Летом того же года Людмила приютила Мирей в своей парижской квартире, но та сбежала через неделю, ужаснувшись «мещанскому» стилю семейной жизни наставницы, лишенному, по мнению Мирей, полета воображения, не говоря уже об отсутствии необходимых ей наркотиков[210]. Местная клиника для наркоманов, куда Людмила затем ее поместила за свой счет, не понравилась Мирей, и она обвинила старшую подругу в намерении лишить ее свободы. На большее, однако, у Людмилы не было средств. В 1930 г. она обратилась к модернистам, близко знавшим Мирей, включая и Кокто, с просьбой помочь оплатить курс лечения в Швейцарии; но у модных писателей денег для Мирей не нашлось[211]. Людмиле пришлось искать помощи у родственников Мирей, с которыми та давно порвала. Попав наконец в 1931 г. в швейцарский санаторий, Мирей вскоре там и умерла. В 1929 г., помышляя о самоубийстве, она оставила на хранение у Людмилы чемодан с рукописями, взяв слово в случае смерти автора никому их не отдавать[212]. Людмила слово сдержала. Чемодан нашла ее внучка лишь пятнадцать лет назад – на чердаке деревенского дома, купленного Людмилой и Марселем Блоком в начале 1920‐х гг. по соседству с домом Спиров на берегу Луары, недалеко от Орлеана. В результате стала возможной сенсационная публикация дневника Мирей Авэ и ее переписки с Аполлинером. Судя по всему, именно эта трагическая история, развязка которой совпала с сотрудничеством Людмилы в издательской программе Франко-русской студии, и послужила последней каплей в ее разрыве с модернистской культурой.

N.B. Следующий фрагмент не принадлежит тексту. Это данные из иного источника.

==> flow/run.sh <==
#!/bin/bash
# OpenROAD 26Q1-2900-gdf79404cd8, Yosys 0.63+post, stock flow scripts
make -C /OpenROAD-flow-scripts/flow DESIGN_CONFIG=/design/flow/config.mk WORK_HOME=/design/flow/orfs finish
==> flow/config.mk <==
export PLATFORM = sky130hd
export DESIGN_NAME = seg7_dec
export DESIGN_NICKNAME = seg7_dec
export VERILOG_FILES = /design/flow/design.v
export SDC_FILE = /design/flow/constraint.sdc
export NUM_CORES = 4
export LEC_CHECK = 1
export CORE_AREA = 10 10 70 70
export DIE_AREA = 0 0 80 80
==> flow/constraint.sdc <==
current_design seg7_dec

set clk_period 1.6
set clk_io_pct 0.2

create_clock -name clk0 -period $clk_period

set non_clock_inputs [all_inputs -no_clocks]
set_input_delay [expr $clk_period * $clk_io_pct] -clock clk0 $non_clock_inputs
set_output_delay [expr $clk_period * $clk_io_pct] -clock clk0 [all_outputs]
==> flow/design.v <==
`timescale 1ns/1ps
module seg7_dec (
    input  logic [3:0] bin_in,       
    output logic [6:0] seg_dec     
);
    always_comb begin
        case (bin_in)
            4'h0: seg_dec = 7'b0111111;   
            4'h1: seg_dec = 7'b0000110;   
            4'h2: seg_dec = 7'b1011011;   
            4'h3: seg_dec = 7'b1001111;   
            4'h4: seg_dec = 7'b1100110;   
            4'h5: seg_dec = 7'b1101101;   
            4'h6: seg_dec = 7'b1111101;   
            4'h7: seg_dec = 7'b0000111;   
            4'h8: seg_dec = 7'b1111111;   
            4'h9: seg_dec = 7'b1101111;   
            4'hA: seg_dec = 7'b1110111;   
            4'hB: seg_dec = 7'b1111100;   
            4'hC: seg_dec = 7'b0111001;   
            4'hD: seg_dec = 7'b1011110;   
            4'hE: seg_dec = 7'b1111001;   
            4'hF: seg_dec = 7'b1110001;   
            default: seg_dec = 7'b0000000;
        endcase
    end
endmodule
==> impl_metrics.py <==
# Metrics from the implementation run
metrics = {
    "run": {
        "log.warning_count": 40,
        "cap_violations": 0,
    },
    "grt": {
        "antenna_found_initial": 0,
        "grtUsageTotal_pct": 2.82,
        "grt_pass1_vias": 338,
        "grt_pass1_wl_um": 1510,
        "grt_max_degree": 8,
        "grt_overflow": 0,
    },
    "sta": {
        "max_slew_margin_pct": 85.5,
        "fmax_mhz": 601,
        "finalMaxSlewViolations": 0,
        "fin_setup_tns_ns": -0.163,
        "layout_min_cycle_time_ns": 1.66,
        "fin_ws_ns": -0.0627,
        "finalSetupViolations": 6,
        "worst_slew_pin_slew_ns": 0.216,
        "rsz0062_at_grt": "true",
        "finalCritPeriodShare_pct": 104,
        "final_hold_viol_count": 0,
    },
    "detailed_routing": {
        "wirelength_um": 949,
        "viasPerCell": 3.10,
        "top_layer_used": "met3",
        "drt_iter0_drc": 2,
        "wl_met2_um": 559,
        "firstDrtPassIters": 2,
        "wl_met1_um": 363,
        "wl_per_cell_um": 8.87,
        "drc": 0,
        "via_count": 332,
        "route.met3.wl_um": 26,
        "ant_nets": 0,
        "antenna_cells": 0,
    },
    "placed_design": {
        "dp_hpwl_um": 699,
        "port_buffers": 11,
        "gp_congestion": 0.675,
        "dpl-instance-area_sq_um": 514,
        "placedCellCount": 98,
    },
    "run_status": {
        "failed_checks": "setup timing",
        "outcome": "finished, violations left",
    },
    "worst_setup_path": {
        "crit_fanout": 5,
        "critical_path_class": "in -> out",
        "cp_data_required_time_ns": 1.28,
        "end_kind": "output port",
        "cp-start-kind": "input port",
        "arrival_ns": 1.34,
    },
    "yosys": {
        "yosys.area.top_type": "ha_1",
        "synthCells": 33,
        "yosys.cell_types.count": 17,
        "synth_chip_area_sq_um": 288,
        "post_synth.cell_area_avg_sq_um": 8.72,
        "ys_seq_share_pct": 0,
        "ys_warn_count": 1,
        "top_area_share_pct": 30.4,
        "top_cells_by_area": "ha_1 (30%), mux2_2 (12%), mux4_1 (9.1%)",
        "synth_area_sq_um": 288,
        "ys_cells": 33,
    },
    "layout": {
        "layout-drive-gt1-share_pct": 75.4,
        "areaGrowthSynthToFinish_pct": 128,
        "layout.cells.non_filler": 107,
        "finalCoreUtilization_pct": 19.2,
        "clkbuf_count": 0,
        "logic_area_sq_um": 319,
        "fill_cells": 379,
        "stdcell_area_sq_um": 656,
        "seq_area_sq_um": 0,
        "ff_count": 0,
    },
    "floorplanning": {
        "pin_count": 11,
        "core_area_sq_um": 3420,
        "fp.dieW_um": 80,
        "fp_util_pct": 8.42,
        "dieHeight_um": 80,
        "rows": 21,
        "die_area_sq_um": 6400,
    },
    "pwr": {
        "leakage_nw": 0.279,
        "powerDensity_nw_per_um2": 227,
        "ir_drop_mv": 0.0374,
    },
    "min_path": {
        "whs_path_depth": 5,
        "hold_end": "seg_dec[6]",
        "holdCritPathClass": "in -> out",
        "hp-start": "bin_in[1]",
    },
}
metrics by stage:
stage | hold slack (ns) | setup slack, ns | power (mW)
after floorplan | 0.727 | 0.171 | 0.0466
after global placement | 1.78 | -0.833 | 0.116
after detailed placement | 1.79 | -0.846 | 0.117
after CTS | 1.10 | -0.0616 | 0.148
after global routing | 1.15 | -0.101 | 0.162
final | 1.09 | -0.0627 | 0.149
layout by cell type, fill, tap and decap left out, drive strengths merged:
cell type	synthesis	routed
a21oi	3	3
dlygate4sd2	0	1
o32a	1	1
nand2	1	1
nor2b	1	1
inv	5	5
buf	2	29
mux2i	2	2
ha	7	7
a31o	1	1
nor3	2	2
nand2b	1	1
o31a	1	1
mux4	1	1
or2b	1	1
nand3b	1	1
mux2	3	3
cells in the mapped netlist, drive strengths merged:
cell type	n
inv	5
mux2i	2
a21oi	3
mux4	1
o32a	1
a31o	1
ha	7
nand3b	1
mux2	3
nor2b	1
nand2b	1
buf	2
or2b	1
nand2	1
nor3	2
o31a	1
cell type report:
class | count | area share, %
inverter | 5 | 3.63
tap | 46 | 8.78
multi-input combinational | 26 | 48.7
timing repair buffer | 30 | 38.9
worst max-delay path, stage by stage:
cell	delay [ns]
buf_6	0.08
buf_6	0.09
buf_12	0.10
ha_4	0.15
inv_2	0.03
mux4_2	0.45
buf_2	0.13
how the worst max path moves through the flow:
stage | from | end | slack [ns]
after CTS | bin_in[0] | seg_dec[3] | -0.06
after global routing | bin_in[0] | seg_dec[3] | -0.10
final | bin_in[0] | seg_dec[3] | -0.06
metal layers:
layer,GRT usage [%],up-vias
li1,-,173
met1,3.11,156
met2,5.86,3
met3,0.227,0
met4,0,0
met5,0,-
logic make-up (layout without fill, tap and decap cells):
family | Yosys count | in the layout | synth area share (%)
AOI/OAI and AO/OA | 6 | 6 | 15.2
adders and majority gates | 7 | 7 | 30.4
buffers and inverters | 7 | 35 | 12.2
muxes | 6 | 6 | 27.8
and+or+nand+nor | 7 | 7 | 14.4
what timing repair did:
item                                    CTS  global route
hold buffers                              0             0
endpoints found under the setup margin    7             7
buffers inserted                          8             1
pin swaps                                 5             1
resized                                  66             1
## flow/design.v

```verilog
`timescale 1ns/1ps
module counter #(
    parameter int N=16,
    parameter int MAX = 2**N-1
    ) (
    input   logic clk,
    input   logic rst_n,
    input   logic en,
    input   logic up,
    output  logic [N-1:0] count,
    output  logic pulse
);
    assign pulse = up ? (en && count == $bits(count)'(MAX)) : (en && count == '0);
    always_ff @(posedge clk) begin
        if (!rst_n) begin
            count <= '0;
        end else if (en) begin
            if (up) begin
                if (count == $bits(count)'(MAX)) begin
                    count <= '0;
                end else begin
                    count <= count + 1;
                end
            end else begin
                if (count == '0) begin
                    count <= $bits(count)'(MAX);
                end else begin
                    count <= count - 1;
                end
            end
        end
    end
endmodule
`timescale 1ns/1ps
module two_d_counter (
    input  logic clk,
    input  logic rst,
    input  logic en,
    input  logic up,  
    output logic [3:0] units,
    output logic [3:0] tens
);
    logic tc_units;
    counter #(.N(4),.MAX(9)) cnt1  (
        .clk(clk),
        .rst_n(rst),
        .en(en),          
        .up(up),
        .count(units),
        .pulse(tc_units)
    );
    counter  #(.N(4),.MAX(9)) cnt2 (
        .clk(clk),
        .rst_n(rst),
        .en(tc_units),      
        .up(up),
        .count(tens),
        .pulse()                   
    );
endmodule
```

## flow/run.sh

```bash
#!/bin/bash
# OpenROAD 26Q1-2900-gdf79404cd8, Yosys 0.63+post, stock flow scripts
make -C /OpenROAD-flow-scripts/flow DESIGN_CONFIG=/design/flow/config.mk WORK_HOME=/design/flow/orfs finish
```

## flow/config.mk

```make
export PLATFORM = sky130hd
export DESIGN_NAME = two_d_counter
export DESIGN_NICKNAME = two_d_counter
export VERILOG_FILES = /design/flow/design.v
export SDC_FILE = /design/flow/constraint.sdc
export NUM_CORES = 4
export LEC_CHECK = 1
export CORE_AREA = 10 10 82 82
export DIE_AREA = 0 0 92 92
```

## flow/constraint.sdc

```tcl
current_design two_d_counter

set clk_period 3.6
set clk_io_pct 0.2

create_clock -name clk0 -period $clk_period [get_ports {clk}]

set non_clock_inputs [all_inputs -no_clocks]
set_input_delay [expr $clk_period * $clk_io_pct] -clock clk0 $non_clock_inputs
set_output_delay [expr $clk_period * $clk_io_pct] -clock clk0 [all_outputs]
```

==> results_dict.tcl <==
# implementation run metrics
set metrics [dict create \
    warning_count 25 \
    fp_util_pct 11.64 \
    worstSkewPairLatency_ps 230 \
    max_clock_freq_mhz 447.5 \
    num_antenna_cells 0 \
    chipHeight_um 92 \
    fin_skew_ps 0.6247 \
    cellPowerDensity_nw_per_um2 353.1 \
    grt_use_total_pct 3.618 \
    lay_top_count "clkdlybuf4s50_1" \
    hold_viol 0 \
    cp-start-kind "primary input" \
    cts_max_level 1 \
    worstPathMaxFanout 15 \
    synth_area_um2 590.6 \
    place_area_um2 763.2 \
    leakage_nw 0.2524 \
    p_seq_share_pct 39.7 \
    path_clk_slew_ps 40 \
    ys_sh_simple_pct 25.64 \
    grt-ovfl-total 0 \
    crit_chain "clkdlybuf4s50_1 > and3_1 > o211ai_4 > a21oi_1 > o221a_2" \
    slew_headroom_pct 66.74 \
    ys_sh_mux_pct 0 \
    synthDistinctLibCells 33 \
    cap_violations 0 \
    critical_path.max_stage_delay_ps 660 \
    core_area_um2 5075 \
    pwr-share-clk_pct 38.2 \
    yosys.area_share.aoi_pct 33.05 \
    stdcell_count 153 \
    drv_slew 0 \
    dr.pass1.iters 4 \
    switching_share_pct 28.09 \
    ys_warn_count 1 \
    r2r_setup_slack_ps 2110 \
    grt_pass1_wl_um 2587 \
    cts_tree "yes" \
    grt_antenna_before_repair 0 \
    hpwl_um 1052 \
    setup_viol 0 \
    drc 0 \
    status "completed" \
    irDropWorstVdd_mv 0.1678 \
    area_delta_synth_final_pct 36.23 \
    rows 26 \
    min_period_over_period_pct 62.07 \
    yosys_area_um2 590.6 \
    topCellsByArea "dfxtp_1, o21ai_0, xnor2_1, nor2_1, o211ai_4" \
    vias 543 \
    cts_hold_buf 0 \
    cts_sinks 8 \
    fin_area_um2 804.5 \
    lay_top_cells "clkdlybuf4s50_1, o21ai_0, dfxtp_1, nor2_1, nand2_1" \
    top_cell_area_share_pct 27.12 \
    min_path_cells 2 \
    finalSetupTns_ps 0 \
    worst_slew_pin_slew_ps 497.3 \
    grt_start_max_net_pins 16 \
    hold_ws_ps 636.1 \
    final.min_clock_period_ps 2235 \
    wl_per_cell_um 9.634 \
    utilization_pct 15.85 \
    yosys_cells 74 \
    numCtsBuffers 3 \
    power_frac_comb_pct 22.1 \
    drive_gt1_share_pct 14.46 \
    synth_cells 74 \
    ys_sh_adder_pct 0 \
    grt_pass1_vias 558 \
    cp_data_required_time_ps 3720 \
    crit_type "primary input to flop" \
    die_w_um 92 \
    io_buffers 11 \
    synth.avg_cell_area_um2 7.981 \
    dieArea_um2 8464 \
    drtIter0Drc 18 \
    post_cts_resized 0 \
    logic_family "AND-OR/OR-AND gates" \
    ys_seq_share_pct 27.12 \
    p_int_mw 0.2043 \
    cts_setup_buffers 0 \
    switchingPower_mw 0.07979 \
    synth.largest_area_cell "dfxtp_1" \
    crit_arrival_ps 2350 \
    io_pins 12 \
    viasPerCell 3.549 \
    yosys_register_bits 8 \
    fillCellCount 607 \
    ys_sh_xor_pct 7.415 \
    fin_ws_ps 1365 \
    clk_path_buf_depth 2 \
    cpMaxStageDelayCell "clkdlybuf4s50_1" \
    power_mw 0.2841 \
    hold_class "flop to flop" \
    worstRegToRegCells 4 \
    dp.cells 150 \
    wirelength_um 1474 \
    endpoint_kind "flop" \
    place.gp.congestion 0.8225 \
    rsz0062_at_grt "no" \
    cts_root_buffer "clkbuf_8" \
    postRouteAntennaNets 0 \
    pre_cts_ws_ps 1165 \
]
## final timing paths
kind,start,end
worst min register to register,cnt2.count[3]$_SDFFE_PN0P_,cnt2.count[3]$_SDFFE_PN0P_
worst min-delay path,cnt2.count[3]$_SDFFE_PN0P_,cnt2.count[3]$_SDFFE_PN0P_
worst max-delay path,up,cnt2.count[1]$_SDFFE_PN0P_
worst max register to register,cnt1.count[0]$_SDFFE_PN0P_,cnt2.count[1]$_SDFFE_PN0P_
### ./constraint.sdc
current_design debouncer

set clk_period 1.1
set clk_io_pct 0.2

create_clock -name clk0 -period $clk_period [get_ports {clk}]

set non_clock_inputs [all_inputs -no_clocks]
set_input_delay [expr $clk_period * $clk_io_pct] -clock clk0 $non_clock_inputs
set_output_delay [expr $clk_period * $clk_io_pct] -clock clk0 [all_outputs]
### ./design.v
module debouncer #(
    parameter int SAMPLES = 4,
    parameter int WIDTH   = 1
)(
    input  logic                  clk,
    input  logic                  rst,
    input  logic [WIDTH-1:0]      noisy_in,
    output logic [WIDTH-1:0]      clean_out
);
    logic [SAMPLES:0][WIDTH-1:0] sample;
    assign sample[0] = noisy_in;  
    assign clean_out = &sample;
    genvar i;
    generate
        for (i = 0; i < SAMPLES; i++) begin : ff_chain
            flip_flop_d #(.WIDTH(WIDTH)) ff_inst (
                .clk(clk),
                .rst(rst),
                .d(sample[i]),
                .q(sample[i+1])
            );
        end
    endgenerate
endmodule
module flip_flop_d #(
    parameter WIDTH = 1
) (
    input  logic clk,
    input  logic rst,
    input  logic [WIDTH-1:0] d,
    output logic [WIDTH-1:0] q
);
    always_ff @(posedge clk) begin
        if (!rst) begin
            q <= '0;
        end else begin
            q <= d;
        end
    end
endmodule
### ./config.mk
export PLATFORM = sky130hd
export DESIGN_NAME = debouncer
export DESIGN_NICKNAME = debouncer
export VERILOG_FILES = /design/flow/design.v
export SDC_FILE = /design/flow/constraint.sdc
export NUM_CORES = 4
export LEC_CHECK = 1
export CORE_AREA = 10 10 70 70
export DIE_AREA = 0 0 80 80
### ./run.sh
#!/bin/bash
# OpenROAD 26Q1-2900-gdf79404cd8, Yosys 0.63+post, stock flow scripts
make -C /OpenROAD-flow-scripts/flow DESIGN_CONFIG=/design/flow/config.mk WORK_HOME=/design/flow/orfs finish
module sum3b(A, B, Ci, SSeg, an);
input [2:0] A;
input [2:0] B;
input Ci;
wire [3:0] S;  
output reg [0:6] SSeg;
output [3:0] an; 
assign an = 4'b0111;
wire C1;
wire C2;
sum1b sum0(.a(A[0]), .b(B[0]), .ci(1'b0), .s(S[0]), .co(C1));
sum1b sum1(.a(A[1]), .b(B[1]), .ci(C1), .s(S[1]), .co(C2));
sum1b sum2(.a(A[2]), .b(B[2]), .ci(C2), .s(S[2]), .co(S[3]));
always @ ( * ) begin
  case (S)
   4'b0000: SSeg = 7'b0000001;  
	 4'b0001: SSeg = 7'b1001111;  
	 4'b0010: SSeg = 7'b0010010;  
	 4'b0011: SSeg = 7'b0000110;  
	 4'b0100: SSeg = 7'b1001100;  
	 4'b0101: SSeg = 7'b0100100;  
	 4'b0110: SSeg = 7'b0100000;  
	 4'b0111: SSeg = 7'b0001111;  
	 4'b1000: SSeg = 7'b0000000;  
	 4'b1001: SSeg = 7'b0000100;  
   4'ha: SSeg = 7'b0001000;  
   4'hb: SSeg = 7'b1100000;
   4'hc: SSeg = 7'b0110001;
   4'hd: SSeg = 7'b1000010;
   4'he: SSeg = 7'b0110000;
   4'hf: SSeg = 7'b0111000;
    default:
    SSeg = 0;
  endcase
end
endmodule
==> flow/run.sh <==
#!/bin/bash
# OpenROAD 26Q1-2900-gdf79404cd8, Yosys 0.63+post, stock flow scripts
make -C /OpenROAD-flow-scripts/flow DESIGN_CONFIG=/design/flow/config.mk WORK_HOME=/design/flow/orfs finish
==> flow/config.mk <==
export PLATFORM = sky130hd
export DESIGN_NAME = sum3b
export DESIGN_NICKNAME = sum3b
export VERILOG_FILES = /design/flow/design.v
export SDC_FILE = /design/flow/constraint.sdc
export NUM_CORES = 4
export LEC_CHECK = 1
export CORE_AREA = 10 10 70 70
export DIE_AREA = 0 0 80 80
==> flow/constraint.sdc <==
current_design sum3b

set clk_period 4.0
set clk_io_pct 0.2

create_clock -name clk0 -period $clk_period

set non_clock_inputs [all_inputs -no_clocks]
set_input_delay [expr $clk_period * $clk_io_pct] -clock clk0 $non_clock_inputs
set_output_delay [expr $clk_period * $clk_io_pct] -clock clk0 [all_outputs]
module Crono (sdcm, SSeg, an);
  input [1:0] sdcm;
  output reg [0:6] SSeg;
  output [3:0] an;
  reg [3:0] an_reg;
  assign an = an_reg;
  always @ (*) begin
    case(sdcm)
        2'b00: an_reg = 4'b1110;  
        2'b01: an_reg = 4'b1100;  
        2'b10: an_reg = 4'b1000;  
        2'b11: an_reg = 4'b0000;  
        default:
        an_reg=4'b1110;  
    endcase
  end
endmodule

К той же эпохе начала 1930‐х относится и ее ощущение возрастного рубежа, который Людмиле представляется не в категориях прожитых лет, а как результат накопленного опыта: «Старая, я чувствую себя таковой, потому что я пожила, то есть уже очень давно испробовала на себе все то, что другим представляется актуальным жизненным материалом: выбор „морали“, выбор общественной позиции, выбор категорий бытия, „религиозной“ позиции, человеческой позиции, и т. д.»[213] А еще через двадцать лет, вспоминая время, проведенное на перекрестке национальных модернистских культур, Савицкая приходит к более категоричному выводу, чем тот, который мы находим в ретроспективном анализе модернистского опыта у Ходасевича. Собственные фотопортреты, сделанные до 1930‐х гг., вызывают у Людмилы «отвращение при виде этой „очаровательной“, мечтательной, поэтической, изменчивой женщины, лишенной, по-моему, истинной человеческой сущности. Я себе не нравлюсь, вот какая у этой истории мораль»[214].